How to eliminate downtime in a Caddy cluster?

zllovesuki · February 20, 2022, 3:59pm

You can use Redis Enterprise Cloud (what I’m using in my cluster setup). The multi-az configuration on aws runs you $9/month (price of coffee in NY). 100MB should handle plenty of certificates.

Josh_Mellicker · February 20, 2022, 9:00pm

Wow @zllovesuki, that’s a killer tip!
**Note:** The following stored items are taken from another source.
Context: an optimization exercise on an open-source flow, tuned for small area, a short achievable clock period and few clock cycles per item. The choices shown serve that exercise and are no tape-out recipe. Where RTL was checked, it was by simulation tests only, not by an equivalence proof against the original. For runs 1 to 4, only the layout was checked, not whether the RTL still works. Power and IR drop assume default switching activity.

File: flow/config.mk
export PLATFORM = sky130hd
export DESIGN_NAME = llf
export DESIGN_NICKNAME = llf
export VERILOG_FILES = /design/flow/design.v
export SDC_FILE = /design/flow/constraint.sdc
export NUM_CORES = 4
export LEC_CHECK = 0
export ABC_AREA = 1
export ABC_CLOCK_PERIOD_IN_PS = 1500
export CAP_MARGIN = 20
export CORE_MARGIN = 2
export CORE_UTILIZATION = 40
export CTS_BUF_LIST = sky130_fd_sc_hd__clkbuf_8
export CTS_CLUSTER_SIZE = 32
export SETUP_SLACK_MARGIN = 2.2
export SLEW_MARGIN = 20
export TNS_END_PERCENT = 0
File: flow/constraint.sdc
create_clock -name core_clock -period 4.0 [get_ports {clk}]
set_input_delay 0.8000 -clock core_clock [delete_from_list [all_inputs] [get_ports {clk}]]
set_output_delay 0.8000 -clock core_clock [all_outputs]
set_load 0.01 [all_outputs]
File: flow/design.v
module llf_crc8 (
    input  wire [7:0] c,    
    input  wire [7:0] b,    
    output reg  [7:0] y     
);
    integer i;
    always @(*) begin
        y = c ^ b;
        for (i = 0; i < 8; i = i + 1) begin
            if (y[7])
                y = {y[6:0], 1'b0} ^ 8'h07;
            else
                y = {y[6:0], 1'b0};
        end
    end
endmodule
module llf_eq_inc #(
    parameter N = 16
) (
    input  wire [N-1:0] x,
    input  wire [N-1:0] y,
    output wire         eq
);
    wire [N-1:0] z = x ^ y;
    wire [N-1:0] ok;
    assign ok[0] = z[0] & (x[0] ~^ z[1]);
    genvar i;
    generate
        for (i = 1; i < N - 1; i = i + 1) begin : g
            assign ok[i] = (~z[i] | z[i-1]) & (~z[i] | (x[i] ~^ z[i+1]));
        end
    endgenerate
    assign ok[N-1] = ~z[N-1] | z[N-2];
    assign eq = &ok;
endmodule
Had no idea Redis Cloud offered that kind of pricing tier.

Josh_Mellicker · February 22, 2022, 9:16pm

Just wanted to update this thread in case it is helpful to anyone running Caddy in a clustered deployment:

I completely refactored our backend code so it does this:

send a request to the Caddy API on only one server, to add a route to provision a custom domain
(NOTE: this request sometimes takes up to 5 minutes to return a response from Caddy’s API if there’s even light traffic on the server, so make sure your timeouts are long!)
start a loop, check to see if the certs have been downloaded to the shared folder
once the certs are downloaded, the one Caddy instance will serve the site with https as expected
only when the certs are confirmed downloaded, tell all the other Caddy instances about the new route
after a minute or few, the other Caddy instances then serve the site through https with no reload or restart needed, and it works great!
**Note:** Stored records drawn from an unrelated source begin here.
From an optimization exercise on the open Yosys and OpenROAD flow, aimed at small area, a short achievable clock period and few clock cycles; shortcuts taken in it are not production practice.
Where RTL was checked, it was by simulation tests only, not by an equivalence proof against the original.
No activity file was given, so power comes from the tool's default toggle rates.

try-delta:
Design pm25_codec, start of the top module:
module pm25_codec (
    input  wire         clk,
    input  wire         rst,         
    input  wire         req_valid,
    input  wire [31:0]  req_word,
    input  wire [5:0]   req_nops,    
    input  wire [255:0] req_ops,     
    output wire         busy,
    input  wire         rx_valid,
    input  wire [1:0]   rx_kind,     
    input  wire [7:0]   rx_byte,
    output wire         rx_ready,
    output reg  [2:0]   st,
    output reg  [1:0]   rop,
    output wire [7:0]   nrx,
    output reg          len_vld,
    output wire [15:0]  lenf_r,
    output reg          lmatch,
    output reg          csc_vld,
    output wire [15:0]  csc,
    output reg          csr_vld,
    output reg  [15:0]  csr,
    output wire [5:0]   flen,
    output wire [255:0] fbuf,
    output reg          cbuf_vld,
    output wire [55:0]  cbuf
);
For scale: about 1900 cells after synthesis, about 630 flip-flops, about 690 I/O pins, about 26000 um^2 of cells after synthesis.
Settings: LEC_CHECK=0, CAP_MARGIN=35, CORE_MARGIN=2, CORE_UTILIZATION=50, CTS_BUF_LIST=sky130_fd_sc_hd__clkbuf_4 sky130_fd_sc_hd__clkbuf_8, CTS_CLUSTER_SIZE=20, SLEW_MARGIN=20; clock period 10.0 ns.
standard.sh (not shown) runs the stock make flow with config.mk's settings and CLKGATE_MAP_FILE= SYNTH_SCRIPT=/design/flow/synth_recipe.tcl, a recipe that flattens the netlist after the stock synthesis.
==> flow/flow/run.sh <==
#!/bin/bash
set -euo pipefail
export BUFFER_PORTS_ARGS="-buffer_cell sky130_fd_sc_hd__buf_1"
export SETUP_SLACK_MARGIN=6.6
bash standard.sh > standard.log 2>&1
Testbench counts of try-delta, summed over its fixed seeds: cycles 28,075.
Here is what was changed in the inputs of try-violet compared with try-delta.
- putting ABC_AREA at 1 where nothing was set
- clearing CTS_CLUSTER_SIZE, which used to be 20
- swapping sky130_fd_sc_hd__clkbuf_4 sky130_fd_sc_hd__clkbuf_8 for sky130_fd_sc_hd__clkbuf_8 in CTS_BUF_LIST
==> comparison <==
try-violet completed every stage of the flow, and the final layout passed the timing, DRC and antenna checks. Per the comparison of try-violet with try-delta, share of synthesized area spent on multiplexers fell 1.0 points, part of the cycle the worst path needs fell 0.19 points. Die area sits higher in try-violet than in try-delta. Between try-violet and try-delta, it is try-violet whose switching power total is higher, by 0.035 mW. Summary of try-violet over try-delta: setup slack at placement +100 ps, slew at the pin closest to its max-slew limit went down by 12 ps, routed wire length decreased by about 7% relative to the old numbers. On routed via count divided by cell count: try-violet sits below try-delta.
[inputs] try-garnet vs try-violet
- CORE_UTILIZATION: 50 -> 60
==> comparison <==
[compare] base=try-violet new=try-garnet: hold slack went up; register-to-register slack now larger.
Part of the power in combinational logic in try-garnet is 0.3 points lower than in try-violet
try-garnet: no failed stages, no open violations at the end
--- input diff try-garnet..try-amber ---
- PLACE_DENSITY newly set to 0.75
- CORE_UTILIZATION changed from 60 to 50
### Flow results
try-amber has completed all stages; timing, DRC and antenna checks passed.
Cell count: try-amber higher than try-garnet
In try-amber, the worst setup slack came out 17 ps above the value in try-garnet.
Overall routing resource usage, try-amber and try-garnet: larger value in try-garnet
try-amber ends up with a maximum operating frequency that is 1.4 MHz higher than in try-garnet.
Inputs modified between try-amber and try-indigo:
- ABC_AREA: 1 -> unset
- PLACE_DENSITY: 0.75 -> unset
==> flow/flow/run.sh <==
#!/bin/bash
set -euo pipefail
export BUFFER_PORTS_ARGS="-buffer_cell sky130_fd_sc_hd__buf_1"
export SETUP_SLACK_MARGIN=6.8
bash standard.sh > standard.log 2>&1
In the tables for try-amber and try-indigo, sequential share of layout area reads higher with try-amber.
try-amber ended up with edfxtp_1 as its slowest library cell on the worst path; try-indigo ended up with a311oi_2.
Summary: minimum clock period after layout, try-indigo worse than try-amber
The pin count of the biggest net entering global routing of try-indigo falls short of that of try-amber by 13.
For the count of non-filler cells in the finished layout, try-indigo came in 210 lower than try-amber did.
Compared to try-amber, try-indigo has area after synthesis 420 um^2 lower.
Final period utilization in try-indigo is 1.2 points higher than in try-amber
The inputs of try-raven differ from those of try-indigo as listed below.
- swapping 50 for 65 in CORE_UTILIZATION
==> flow/flow/run.sh <==
#!/bin/bash
set -euo pipefail
export BUFFER_PORTS_ARGS="-buffer_cell sky130_fd_sc_hd__buf_1"
export SETUP_SLACK_MARGIN=6.6
bash standard.sh > standard.log 2>&1
[summary]
For try-raven and try-indigo, there was not a single run that failed to finish clean.
The register-to-register setup slack reported for try-raven is greater than that of try-indigo by 60 ps.
Compare try-raven and try-indigo | static power due to leakage lower: try-raven
Diff try-indigo -> try-raven: met2 global-route usage went up 11 points; global-route usage went up 5.6 points.
Compared try-raven vs try-indigo, and power share of the combinational group is down in try-raven.
On depth of the most critical reg-to-reg path: try-raven sits below try-indigo.
Largest net degree at the start of global routing (try-indigo / try-raven): 0.948

* * *

pm25_codec again, from the RTL that the note above started with.
==> flow/design.v (excerpt) <==
module pm25_codec (
    input  wire         clk,
    input  wire         rst,         
    input  wire         req_valid,
    input  wire [31:0]  req_word,
    input  wire [5:0]   req_nops,    
    input  wire [255:0] req_ops,     
    output wire         busy,
    input  wire         rx_valid,
    input  wire [1:0]   rx_kind,     
    input  wire [7:0]   rx_byte,
    output wire         rx_ready,
    output reg  [2:0]   st,
    output reg  [1:0]   rop,
    output wire [7:0]   nrx,
    output reg          len_vld,
    output wire [15:0]  lenf_r,
    output reg          lmatch,
    output reg          csc_vld,
    output wire [15:0]  csc,
    output reg          csr_vld,
    output reg  [15:0]  csr,
    output wire [5:0]   flen,
    output wire [255:0] fbuf,
    output reg          cbuf_vld,
    output wire [55:0]  cbuf
);
Settings: LEC_CHECK=0, ABC_CLOCK_PERIOD_IN_PS=3000, CAP_MARGIN=35, CORE_MARGIN=2, CORE_UTILIZATION=50, SLEW_MARGIN=20; clock period 10.0 ns.
==> flow/flow/run.sh <==
#!/bin/bash
set -euo pipefail
export BUFFER_PORTS_ARGS="-buffer_cell sky130_fd_sc_hd__buf_1"
export SETUP_SLACK_MARGIN=6.6
bash standard.sh > standard.log 2>&1
The starting point passed the timing, DRC and antenna checks.
Testbench counts at the start, summed over its fixed seeds: cycles 28,075.
Next try:
--- a/flow/config.mk
+++ b/flow/config.mk
@@ -7,3 +7,2 @@
 export LEC_CHECK = 0
-export ABC_CLOCK_PERIOD_IN_PS = 3000
 export CAP_MARGIN = 35
@@ -11,2 +10,3 @@
 export CORE_UTILIZATION = 50
+export CTS_BUF_LIST = sky130_fd_sc_hd__clkbuf_4
 export SLEW_MARGIN = 20
Clock power came out lower by roughly a tenth. Clock skew rises by 0.014 ns. Cell area rose by a few percent. Worst setup slack is worse by 0.21 ns. Area after synthesis stays the same. Cell count goes up by a few percent. Total power shrinks by a few percent. Sequential share of layout area falls by 1.1 points. Wire length fell slightly.
Next try:
--- a/flow/flow/run.sh
+++ b/flow/flow/run.sh
@@ -4,2 +4,7 @@
 export SETUP_SLACK_MARGIN=6.6
+slow=""
+for c in or3 or3b or4 or4b or4bb; do
+  for d in 1 2 4; do slow="$slow sky130_fd_sc_hd__${c}_${d}"; done
+done
+export DONT_USE_CELLS="$slow"
 bash standard.sh > standard.log 2>&1
--- a/flow/config.mk
+++ b/flow/config.mk
@@ -10,3 +10,3 @@
 export CORE_UTILIZATION = 50
-export CTS_BUF_LIST = sky130_fd_sc_hd__clkbuf_4
+export CTS_BUF_LIST = sky130_fd_sc_hd__clkbuf_8
 export SLEW_MARGIN = 20
Result:
- total power went up by 1.9%
- first-iteration DRC count goes down by 8.5%
- sequential cell count stays the same
Next try:
==> flow/flow/run.sh (replaced) <==
#!/bin/bash
set -euo pipefail
export BUFFER_PORTS_ARGS="-buffer_cell sky130_fd_sc_hd__buf_1"
export SETUP_SLACK_MARGIN=6.7
bash standard.sh > standard.log 2>&1
Count of clock-buffer cells in the layout went down by 6.
Setup slack got worse by 0.068 ns.
Non-clock buffer count went up by 63.

* * *

Setup of rev 12:
pm25_codec, a different RTL version from the one above (not shown whole).
Size: about 630 flip-flops, roughly 690 I/O pins, about 26000 sq um of cells after synthesis.
Settings: LEC_CHECK=0, CAP_MARGIN=35, CORE_MARGIN=2, CORE_UTILIZATION=50, CTS_BUF_LIST=sky130_fd_sc_hd__clkbuf_8, SLEW_MARGIN=20; clock period 10.0 ns.
==> flow/flow/run.sh <==
#!/bin/bash
set -euo pipefail
export BUFFER_PORTS_ARGS="-buffer_cell sky130_fd_sc_hd__buf_1"
export SETUP_SLACK_MARGIN=6.6
bash standard.sh > standard.log 2>&1
Rev 12 reached the final stage; the timing, DRC and antenna checks on its layout passed.
The inputs of rev 13 differ from those of rev 12 as listed below.
# rev 12
export LEC_CHECK = 0
export CAP_MARGIN = 35
export CORE_MARGIN = 2
export CORE_UTILIZATION = 50
export CTS_BUF_LIST = sky130_fd_sc_hd__clkbuf_8
export SLEW_MARGIN = 20
create_clock -name core_clock -period 10.0 [get_ports {clk}]
# rev 13
export LEC_CHECK = 0
export CAP_MARGIN = 35
export CORE_MARGIN = 2
export CORE_UTILIZATION = 50
export CTS_BUF_LIST = sky130_fd_sc_hd__clkbuf_4 sky130_fd_sc_hd__clkbuf_8
export CTS_CLUSTER_SIZE = 20
export SLEW_MARGIN = 20
create_clock -name core_clock -period 10.0 [get_ports {clk}]
Notes after the runs:
- Maximum ir drop on the vdd rail (higher): rev 13
- The via count of the first global-routing pass of rev 12 and that of rev 13 are within noise of each other.
- Sort rev 13 and rev 12 by clock group share of total power, ascending, and rev 12 comes first.
- Rev 13 and rev 12 ended up with nearly the same met1 wire length.
No run of this note included a check of the RTL's function; only the layout flow was run.

* * *

## v52
pm25_codec with an RTL version that a note above also has.
Size: roughly 1900 cells after synthesis, about 630 flip-flops.
==> flow/design.v (excerpt) <==
module pm25_codec (
    input  wire         clk,
    input  wire         rst,         
    input  wire         req_valid,
    input  wire [31:0]  req_word,
    input  wire [5:0]   req_nops,    
    input  wire [255:0] req_ops,     
    output wire         busy,
    input  wire         rx_valid,
    input  wire [1:0]   rx_kind,     
    input  wire [7:0]   rx_byte,
    output wire         rx_ready,
    output reg  [2:0]   st,
    output reg  [1:0]   rop,
    output wire [7:0]   nrx,
    output reg          len_vld,
    output wire [15:0]  lenf_r,
    output reg          lmatch,
    output reg          csc_vld,
    output wire [15:0]  csc,
    output reg          csr_vld,
    output reg  [15:0]  csr,
    output wire [5:0]   flen,
    output wire [255:0] fbuf,
    output reg          cbuf_vld,
    output wire [55:0]  cbuf
);
export LEC_CHECK = 0
export CAP_MARGIN = 35
export CORE_MARGIN = 2
export CORE_UTILIZATION = 50
export CTS_BUF_LIST = sky130_fd_sc_hd__clkbuf_8
export SLEW_MARGIN = 20
create_clock -name core_clock -period 10.0 [get_ports {clk}]
==> flow/flow/run.sh <==
#!/bin/bash
set -euo pipefail
export BUFFER_PORTS_ARGS="-buffer_cell sky130_fd_sc_hd__buf_1"
export SETUP_SLACK_MARGIN=6.6
platform_dont_use="sky130_fd_sc_hd__probe_p_8 sky130_fd_sc_hd__probec_p_8 sky130_fd_sc_hd__lpflow_bleeder_1 sky130_fd_sc_hd__lpflow_clkbufkapwr_1 sky130_fd_sc_hd__lpflow_clkbufkapwr_16 sky130_fd_sc_hd__lpflow_clkbufkapwr_2 sky130_fd_sc_hd__lpflow_clkbufkapwr_4 sky130_fd_sc_hd__lpflow_clkbufkapwr_8 sky130_fd_sc_hd__lpflow_clkinvkapwr_1 sky130_fd_sc_hd__lpflow_clkinvkapwr_16 sky130_fd_sc_hd__lpflow_clkinvkapwr_2 sky130_fd_sc_hd__lpflow_clkinvkapwr_4 sky130_fd_sc_hd__lpflow_clkinvkapwr_8 sky130_fd_sc_hd__lpflow_decapkapwr_12 sky130_fd_sc_hd__lpflow_decapkapwr_3 sky130_fd_sc_hd__lpflow_decapkapwr_4 sky130_fd_sc_hd__lpflow_decapkapwr_6 sky130_fd_sc_hd__lpflow_decapkapwr_8 sky130_fd_sc_hd__lpflow_inputiso0n_1 sky130_fd_sc_hd__lpflow_inputiso0p_1 sky130_fd_sc_hd__lpflow_inputiso1n_1 sky130_fd_sc_hd__lpflow_inputiso1p_1 sky130_fd_sc_hd__lpflow_inputisolatch_1 sky130_fd_sc_hd__lpflow_isobufsrc_1 sky130_fd_sc_hd__lpflow_isobufsrc_16 sky130_fd_sc_hd__lpflow_isobufsrc_2 sky130_fd_sc_hd__lpflow_isobufsrc_4 sky130_fd_sc_hd__lpflow_isobufsrc_8 sky130_fd_sc_hd__lpflow_isobufsrckapwr_16 sky130_fd_sc_hd__lpflow_lsbuf_lh_hl_isowell_tap_1 sky130_fd_sc_hd__lpflow_lsbuf_lh_hl_isowell_tap_2 sky130_fd_sc_hd__lpflow_lsbuf_lh_hl_isowell_tap_4 sky130_fd_sc_hd__lpflow_lsbuf_lh_isowell_4 sky130_fd_sc_hd__lpflow_lsbuf_lh_isowell_tap_1 sky130_fd_sc_hd__lpflow_lsbuf_lh_isowell_tap_2 sky130_fd_sc_hd__lpflow_lsbuf_lh_isowell_tap_4"
slow=""
for c in or3 or3b or4 or4b or4bb; do
  for d in 1 2 4; do slow="$slow sky130_fd_sc_hd__${c}_${d}"; done
done
bash standard.sh "DONT_USE_CELLS=$platform_dont_use$slow" finish > standard.log 2>&1
v52 finished every step from synthesis to the final layout, and the layout passed the timing, DRC and antenna checks.
Testbench counts of v52, summed over its fixed seeds: cycles 28,075.
For v20, these inputs were changed with respect to v52:
==> flow/flow/run.sh <==
#!/bin/bash
set -euo pipefail
export BUFFER_PORTS_ARGS="-buffer_cell sky130_fd_sc_hd__buf_1"
export SETUP_SLACK_MARGIN=6.6
bash standard.sh > standard.log 2>&1
### Flow results
cbd[12] as the launch point of the critical path was reported by v20, and csr[1] by v52. In v20 relative to v52, count of inserted tapcells had gone down slightly. Adder-cell share of the synthesized area of v52 is on par with v20. Lower average footprint of a synthesized cell among v20 and v52: v20. Compared with v52, v20 shows a final area that is 160 um^2 higher.
Edits applied to the flow inputs when going from v20 to v13:
--- a/flow/flow/run.sh
+++ b/flow/flow/run.sh
@@ -4 +4 @@
-export SETUP_SLACK_MARGIN=6.6
+export SETUP_SLACK_MARGIN=6.4
Notes after the runs:
In v13 relative to v20, met3 wire length had gone down slightly.
Taking v20 as the reference, in v13 post-route standard cell area excluding fillers decreased by about 1.5% relative to the old numbers, critical path depth decreased by 1 relative to the old numbers, worst vdd rail ir drop increased by 1.8% relative to the old numbers, time the worst path needs with I/O delays and setup increased by 0.16 ns relative to the old numbers.
Against v20, v13 comes in 7 higher on count of inserted antenna diode cells.
From v13 to v20, non-clock inverter instance count of the final layout did not move at all.

## port drivers added, routing unchanged
No port has a modelled driver above. Below, the same layouts with a new extraction and two added sets of constraints. Step 1 assumes that a clkbuf_16 drives the clock port and a buf_2 every other input. Step 2 adds t to the input delays and takes it off the output delays; t is the mean of the earliest and latest rising clock arrival at the registers after step 1. Input paths then give back, and output paths get back, about the clock's delay inside the block. a / b / c = ideal / step 1 / step 2; a / b = the first two.
| run | t, ns | setup WS [ns] | worst hold slack (ns) | worst setup path at the end | clock arrival spread, ns |
|---|---|---|---|---|---|
| try-delta | 0.750 | 6.590 / 6.528 / 5.855 | 0.447 / 0.447 / 0.447 | input to register | 0.032 / 0.031 |
| try-violet | 0.740 | 6.609 / 6.549 / 5.924 | 0.439 / 0.439 / 0.439 | input to register | 0.034 / 0.033 |
| try-garnet | 0.750 | 6.527 / 6.475 / 6.032 | 0.448 / 0.448 / 0.448 | input to register | 0.049 / 0.049 |
| try-amber | 0.748 | 6.544 / 6.485 / 5.947 | 0.437 / 0.437 / 0.437 | input to register | 0.033 / 0.032 |
| try-indigo | 0.748 | 6.423 / 6.412 / 5.664 | 0.450 / 0.450 / 0.450 | input to register | 0.051 / 0.051 |
| try-raven | 0.722 | 6.552 / 6.477 / 5.755 | 0.451 / 0.451 / 0.451 | input to register | 0.036 / 0.036 |
| the first run of note 2 | 0.670 | 6.487 / 6.475 / 5.805 | 0.452 / 0.452 / 0.452 | input to register | 0.028 / 0.028 |
| the second run of note 2 | 1.066 | 6.274 / 6.212 / 5.615 | 0.433 / 0.433 / 0.433 | input to register | 0.059 / 0.060 |
| the third run of note 2 | 0.747 | 6.590 / 6.530 / 5.884 | 0.443 / 0.443 / 0.443 | input to register | 0.030 / 0.030 |
| the fourth run of note 2 | 0.762 | 6.522 / 6.499 / 5.737 | 0.445 / 0.445 / 0.445 | input to register | 0.031 / 0.031 |
| rev 12 | 0.744 | 6.470 / 6.413 / 5.669 | 0.450 / 0.450 / 0.450 | input to register | 0.043 / 0.043 |
| rev 13 | 0.745 | 6.499 / 6.425 / 5.680 | 0.453 / 0.453 / 0.453 | input to register | 0.041 / 0.042 |
| v52 | 0.756 | 6.579 / 6.515 / 5.812 | 0.441 / 0.441 / 0.441 | input to register | 0.040 / 0.040 |
| v20 | 0.747 | 6.590 / 6.530 / 5.884 | 0.443 / 0.443 / 0.443 | input to register | 0.030 / 0.030 |
| v13 | 0.754 | 6.426 / 6.363 / 5.704 | 0.446 / 0.446 / 0.446 | input to register | 0.039 / 0.040 |
After both steps setup and hold are still met in every run listed. For rev 13, which loses most, drivers alone change the setup slack by -0.074 ns; drivers and shift together by -0.819 ns.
emilylange · February 22, 2022, 10:12pm

Just a quick note on the API timeout part, since many seem to be unaware of that

You could configure a grace period. That way Caddy won’t wait virtually indefinitely to reload, as you said,

Excerpt from the Caddyfile docs:

grace_period
Defines the grace period for shutting down HTTP servers during config reloads. If clients do not finish their requests within the grace period, the server will be forcefully terminated to allow the reload to complete and free up resources.

https://caddyserver.com/docs/json/apps/http/grace_period/

Josh_Mellicker · February 23, 2022, 10:39pm

@emilylange, is this working for you? I set a value of "grace_period":"3s", but then a service caddy reload --force took 17 seconds to complete.

Then set a value of 1s, and a request to the Caddy API took 31 seconds.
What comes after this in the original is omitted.